## Problem requirements
Every line of the entries below from the one containing "CP endpoint kind" to the one containing "DP Wirelength |", both ends included, must be written out exactly. No other line belongs in the answer.

*** Data supplied ***

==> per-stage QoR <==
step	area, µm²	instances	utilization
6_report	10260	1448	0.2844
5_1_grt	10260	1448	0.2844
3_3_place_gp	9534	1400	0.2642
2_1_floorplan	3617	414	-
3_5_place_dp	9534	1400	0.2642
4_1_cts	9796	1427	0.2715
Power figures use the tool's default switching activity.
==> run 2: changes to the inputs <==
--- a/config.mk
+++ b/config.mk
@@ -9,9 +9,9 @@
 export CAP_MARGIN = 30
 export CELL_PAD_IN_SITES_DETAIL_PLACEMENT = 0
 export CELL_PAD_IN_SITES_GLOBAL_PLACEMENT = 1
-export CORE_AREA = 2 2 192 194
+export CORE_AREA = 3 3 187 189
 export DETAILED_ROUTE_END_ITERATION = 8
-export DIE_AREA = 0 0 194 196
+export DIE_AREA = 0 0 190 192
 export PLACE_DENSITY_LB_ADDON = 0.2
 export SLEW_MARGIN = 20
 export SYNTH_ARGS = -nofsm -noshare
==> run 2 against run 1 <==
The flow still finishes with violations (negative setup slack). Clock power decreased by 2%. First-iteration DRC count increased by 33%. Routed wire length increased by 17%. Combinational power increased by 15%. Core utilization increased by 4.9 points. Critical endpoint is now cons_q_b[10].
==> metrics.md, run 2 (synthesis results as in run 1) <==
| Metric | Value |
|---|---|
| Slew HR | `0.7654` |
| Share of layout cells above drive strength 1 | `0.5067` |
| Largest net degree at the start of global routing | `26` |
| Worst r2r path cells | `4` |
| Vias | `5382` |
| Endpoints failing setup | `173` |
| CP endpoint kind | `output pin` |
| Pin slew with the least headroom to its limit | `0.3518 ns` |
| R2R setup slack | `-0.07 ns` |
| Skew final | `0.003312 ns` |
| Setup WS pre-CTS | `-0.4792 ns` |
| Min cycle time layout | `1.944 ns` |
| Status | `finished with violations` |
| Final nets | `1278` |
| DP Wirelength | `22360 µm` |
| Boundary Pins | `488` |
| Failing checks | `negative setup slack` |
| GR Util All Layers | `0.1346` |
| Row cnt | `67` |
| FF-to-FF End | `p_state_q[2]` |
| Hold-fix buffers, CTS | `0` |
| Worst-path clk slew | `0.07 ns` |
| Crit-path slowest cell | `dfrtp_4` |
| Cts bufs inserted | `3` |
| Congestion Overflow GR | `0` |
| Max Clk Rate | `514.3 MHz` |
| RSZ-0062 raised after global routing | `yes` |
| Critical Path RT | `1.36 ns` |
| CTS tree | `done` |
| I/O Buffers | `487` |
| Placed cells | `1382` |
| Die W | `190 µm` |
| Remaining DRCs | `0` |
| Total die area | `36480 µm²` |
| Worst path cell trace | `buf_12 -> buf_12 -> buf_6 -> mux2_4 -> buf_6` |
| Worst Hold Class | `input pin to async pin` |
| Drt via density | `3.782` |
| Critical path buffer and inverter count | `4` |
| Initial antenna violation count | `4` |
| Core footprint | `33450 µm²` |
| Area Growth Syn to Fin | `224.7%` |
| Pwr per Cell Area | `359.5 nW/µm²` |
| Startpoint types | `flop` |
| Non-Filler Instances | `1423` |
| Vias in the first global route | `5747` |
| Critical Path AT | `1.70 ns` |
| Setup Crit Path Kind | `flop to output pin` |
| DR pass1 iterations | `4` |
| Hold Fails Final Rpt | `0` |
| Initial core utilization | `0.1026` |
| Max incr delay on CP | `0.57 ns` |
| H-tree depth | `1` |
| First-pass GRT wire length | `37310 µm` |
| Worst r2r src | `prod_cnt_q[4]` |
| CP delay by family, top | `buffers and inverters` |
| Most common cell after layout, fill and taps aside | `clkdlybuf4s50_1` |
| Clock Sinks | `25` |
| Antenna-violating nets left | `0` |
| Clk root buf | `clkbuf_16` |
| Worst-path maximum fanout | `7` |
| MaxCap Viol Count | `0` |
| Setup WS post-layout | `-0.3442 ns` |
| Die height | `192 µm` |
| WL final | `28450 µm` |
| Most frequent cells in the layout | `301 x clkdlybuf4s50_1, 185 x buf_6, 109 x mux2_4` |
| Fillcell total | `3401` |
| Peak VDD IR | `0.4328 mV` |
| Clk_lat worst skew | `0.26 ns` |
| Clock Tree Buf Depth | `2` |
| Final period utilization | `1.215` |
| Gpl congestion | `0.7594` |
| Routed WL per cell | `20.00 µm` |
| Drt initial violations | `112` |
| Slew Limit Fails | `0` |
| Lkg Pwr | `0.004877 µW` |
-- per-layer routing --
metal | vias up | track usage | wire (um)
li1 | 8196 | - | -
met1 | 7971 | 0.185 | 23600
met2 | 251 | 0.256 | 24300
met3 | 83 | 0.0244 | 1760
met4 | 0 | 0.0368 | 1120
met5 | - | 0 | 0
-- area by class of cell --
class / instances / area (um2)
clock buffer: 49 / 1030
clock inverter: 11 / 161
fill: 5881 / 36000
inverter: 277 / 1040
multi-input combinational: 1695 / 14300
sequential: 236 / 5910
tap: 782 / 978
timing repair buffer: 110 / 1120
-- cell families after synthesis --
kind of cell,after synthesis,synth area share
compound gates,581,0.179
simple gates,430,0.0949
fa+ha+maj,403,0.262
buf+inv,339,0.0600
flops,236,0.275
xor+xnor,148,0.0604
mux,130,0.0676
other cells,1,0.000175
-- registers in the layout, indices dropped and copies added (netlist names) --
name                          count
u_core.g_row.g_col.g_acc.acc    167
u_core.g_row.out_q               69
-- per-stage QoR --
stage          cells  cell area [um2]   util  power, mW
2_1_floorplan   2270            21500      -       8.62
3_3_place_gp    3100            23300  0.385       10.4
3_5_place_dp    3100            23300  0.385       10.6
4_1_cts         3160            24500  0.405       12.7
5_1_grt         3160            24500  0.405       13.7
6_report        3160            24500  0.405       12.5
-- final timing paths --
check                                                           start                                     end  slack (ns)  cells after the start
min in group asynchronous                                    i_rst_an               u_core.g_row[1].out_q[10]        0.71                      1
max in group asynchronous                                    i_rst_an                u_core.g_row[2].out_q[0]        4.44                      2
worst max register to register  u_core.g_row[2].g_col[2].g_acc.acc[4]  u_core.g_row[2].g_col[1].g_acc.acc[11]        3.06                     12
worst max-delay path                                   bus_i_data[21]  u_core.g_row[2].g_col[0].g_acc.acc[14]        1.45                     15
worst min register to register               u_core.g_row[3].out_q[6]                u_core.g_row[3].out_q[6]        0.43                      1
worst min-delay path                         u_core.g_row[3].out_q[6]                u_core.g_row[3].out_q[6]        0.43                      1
### config.mk
export PLATFORM = sky130hd
export DESIGN_NAME = voice_allocator
export DESIGN_NICKNAME = d
export VERILOG_FILES = /design/src/rtl/synth_pkg.sv /design/src/rtl/note_period_rom.sv /design/src/rtl/voice_allocator.sv
export SDC_FILE = /design/constraint.sdc
export NUM_CORES = 1
export LEC_CHECK = 0
export CAP_MARGIN = 20
export CORE_MARGIN = 1.5
export CORE_UTILIZATION = 45
export CTS_CLUSTER_SIZE = 24
export DETAILED_ROUTE_END_ITERATION = 6
export HOLD_SLACK_MARGIN = 0.02
export PLACE_DENSITY = 0.73
export SYNTH_ARGS = -nofsm -noshare
export SYNTH_HDL_FRONTEND = slang
export SYNTH_SLANG_ARGS = --single-unit
### constraint.sdc
create_clock -name clk -period 4.4 [get_ports clk]
set_input_delay 1.32 -clock clk [delete_from_list [all_inputs] [get_ports clk]]
set_output_delay 1.32 -clock clk [all_outputs]
set_load 0.005 [all_outputs]
### src/rtl/synth_pkg.sv
// rtl/synth_pkg.sv - shared widths, default voice count and allocator state type
package synth_pkg;

    localparam int PERIOD_W           = 23;
    localparam int VOL_W              = 7;
    localparam int NOTE_W             = 7;
    localparam int DEFAULT_NUM_VOICES = 4;

    typedef enum logic [1:0] {
        IDLE  = 2'd0,
        SCAN  = 2'd1,
        APPLY = 2'd2
    } alloc_state_t;

endpackage

### src/rtl/note_period_rom.sv
// rtl/note_period_rom.sv - 128-entry MIDI note to sine period table (clk cycles at 50 MHz)
module note_period_rom
    import synth_pkg::*;
(
    input  logic [NOTE_W-1:0]   note,
    output logic [PERIOD_W-1:0] period
);

    localparam int FRAC_W = 8;

    logic [3:0]  octave;
    logic [3:0]  semitone;
    logic [31:0] base;
    logic [31:0] rounded;
    logic [4:0]  shift;

    // base holds the exact lowest-octave period with 8 fraction bits; each
    // octave up halves it, and the final shift rounds to nearest.
    always_comb begin
        octave   = 4'(note / 7'd12);
        semitone = 4'(note % 7'd12);
        case (semitone)
            4'd0:    base = 32'd1565596235;
            4'd1:    base = 32'd1477726070;
            4'd2:    base = 32'd1394787679;
            4'd3:    base = 32'd1316504262;
            4'd4:    base = 32'd1242614555;
            4'd5:    base = 32'd1172871959;
            4'd6:    base = 32'd1107043714;
            4'd7:    base = 32'd1044910125;
            4'd8:    base = 32'd986263826;
            4'd9:    base = 32'd930909091;
            4'd10:   base = 32'd878661178;
            default: base = 32'd829345716;
        endcase
        shift   = 5'(FRAC_W) + 5'(octave);
        rounded = base + (32'd1 << (shift - 5'd1));
        period  = PERIOD_W'(rounded >> shift);
    end

endmodule

### src/rtl/voice_allocator.sv
// rtl/voice_allocator.sv - MIDI note event to sine voice allocator with retrigger and oldest-voice stealing
module voice_allocator
    import synth_pkg::*;
#(
    parameter int NUM_VOICES = DEFAULT_NUM_VOICES,
    parameter int AGE_W      = 8
) (
    input  logic                           clk,
    input  logic                           reset,
    input  logic                           ev_valid,
    output logic                           ev_ready,
    input  logic                           ev_on,
    input  logic [NOTE_W-1:0]              ev_note,
    input  logic [VOL_W-1:0]               ev_velocity,
    output logic [NUM_VOICES*PERIOD_W-1:0] voice_period,
    output logic [NUM_VOICES*VOL_W-1:0]    voice_volume,
    output logic [NUM_VOICES-1:0]          voice_active,
    output logic [NUM_VOICES-1:0]          voice_restart,
    output logic [7:0]                     steal_count
);

    localparam int                IDX_W    = (NUM_VOICES > 1) ? $clog2(NUM_VOICES) : 1;
    localparam logic [AGE_W-1:0]  AGE_MAX  = '1;
    localparam logic [IDX_W-1:0]  LAST_IDX = IDX_W'(NUM_VOICES - 1);

    alloc_state_t          state;
    logic                  lat_on;
    logic [NOTE_W-1:0]     lat_note;
    logic [VOL_W-1:0]      lat_vel;
    logic [IDX_W-1:0]      scan_idx;

    logic                  hit_found;
    logic [IDX_W-1:0]      hit_idx;
    logic                  free_found;
    logic [IDX_W-1:0]      free_idx;
    logic [IDX_W-1:0]      old_idx;
    logic [AGE_W-1:0]      old_age;
    logic [NUM_VOICES-1:0] off_mask;

    logic [NOTE_W-1:0]     voice_note [NUM_VOICES];
    logic [AGE_W-1:0]      voice_age  [NUM_VOICES];
    logic [PERIOD_W-1:0]   rom_period;

    logic                  cur_active;
    logic                  cur_match;
    logic [AGE_W-1:0]      cur_age;
    logic [IDX_W-1:0]      sel_idx;
    logic                  do_steal;

    note_period_rom u_note_period_rom (
        .note   (lat_note),
        .period (rom_period)
    );

    assign cur_active = voice_active[scan_idx];
    assign cur_age    = voice_age[scan_idx];
    assign cur_match  = cur_active && (voice_note[scan_idx] == lat_note);

    always_comb begin
        do_steal = 1'b0;
        if (hit_found) begin
            sel_idx = hit_idx;
        end else if (free_found) begin
            sel_idx = free_idx;
        end else begin
            sel_idx  = old_idx;
            do_steal = 1'b1;
        end
    end

    always_ff @(posedge clk) begin
        if (reset) begin
            state         <= IDLE;
            ev_ready      <= 1'b1;
            lat_on        <= 1'b0;
            lat_note      <= '0;
            lat_vel       <= '0;
            scan_idx      <= '0;
            hit_found     <= 1'b0;
            hit_idx       <= '0;
            free_found    <= 1'b0;
            free_idx      <= '0;
            old_idx       <= '0;
            old_age       <= '0;
            off_mask      <= '0;
            voice_period  <= '0;
            voice_volume  <= '0;
            voice_active  <= '0;
            voice_restart <= '0;
            steal_count   <= '0;
            for (int i = 0; i < NUM_VOICES; i++) begin
                voice_note[i] <= '0;
                voice_age[i]  <= '0;
            end
        end else begin
            voice_restart <= '0;
            case (state)
                IDLE: begin
                    if (ev_valid && ev_ready) begin
                        lat_on     <= ev_on && (ev_velocity != '0);
                        lat_note   <= ev_note;
                        lat_vel    <= ev_velocity;
                        scan_idx   <= '0;
                        hit_found  <= 1'b0;
                        free_found <= 1'b0;
                        old_idx    <= '0;
                        old_age    <= '0;
                        off_mask   <= '0;
                        ev_ready   <= 1'b0;
                        state      <= SCAN;
                    end
                end
                SCAN: begin
                    if (cur_match) begin
                        off_mask[scan_idx] <= 1'b1;
                        if (!hit_found) begin
                            hit_found <= 1'b1;
                            hit_idx   <= scan_idx;
                        end
                    end
                    if (!cur_active && !free_found) begin
                        free_found <= 1'b1;
                        free_idx   <= scan_idx;
                    end
                    // strict compare keeps the lowest index on equal ages
                    if (cur_active && (cur_age > old_age)) begin
                        old_idx <= scan_idx;
                        old_age <= cur_age;
                    end
                    if (scan_idx == LAST_IDX) begin
                        state <= APPLY;
                    end else begin
                        scan_idx <= scan_idx + IDX_W'(1);
                    end
                end
                APPLY: begin
                    if (lat_on) begin
                        for (int i = 0; i < NUM_VOICES; i++) begin
                            if (IDX_W'(i) == sel_idx) begin
                                voice_active[i]                     <= 1'b1;
                                voice_period[i*PERIOD_W +: PERIOD_W] <= rom_period;
                                voice_volume[i*VOL_W +: VOL_W]       <= lat_vel;
                                voice_note[i]                       <= lat_note;
                                voice_age[i]                        <= '0;
                                voice_restart[i]                    <= 1'b1;
                            end else if (voice_active[i] && (voice_age[i] != AGE_MAX)) begin
                                voice_age[i] <= voice_age[i] + AGE_W'(1);
                            end
                        end
                        if (do_steal && (steal_count != 8'hFF)) begin
                            steal_count <= steal_count + 8'd1;
                        end
                    end else begin
                        for (int i = 0; i < NUM_VOICES; i++) begin
                            if (off_mask[i]) begin
                                voice_active[i]               <= 1'b0;
                                voice_volume[i*VOL_W +: VOL_W] <= '0;
                            end
                        end
                    end
                    ev_ready <= 1'b1;
                    state    <= IDLE;
                end
                default: begin
                    ev_ready <= 1'b1;
                    state    <= IDLE;
                end
            endcase
        end
    end

endmodule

***

## Result below
| CP endpoint kind | `output pin` |
| Pin slew with the least headroom to its limit | `0.3518 ns` |
| R2R setup slack | `-0.07 ns` |
| Skew final | `0.003312 ns` |
| Setup WS pre-CTS | `-0.4792 ns` |
| Min cycle time layout | `1.944 ns` |
| Status | `finished with violations` |
| Final nets | `1278` |
| DP Wirelength | `22360 µm` |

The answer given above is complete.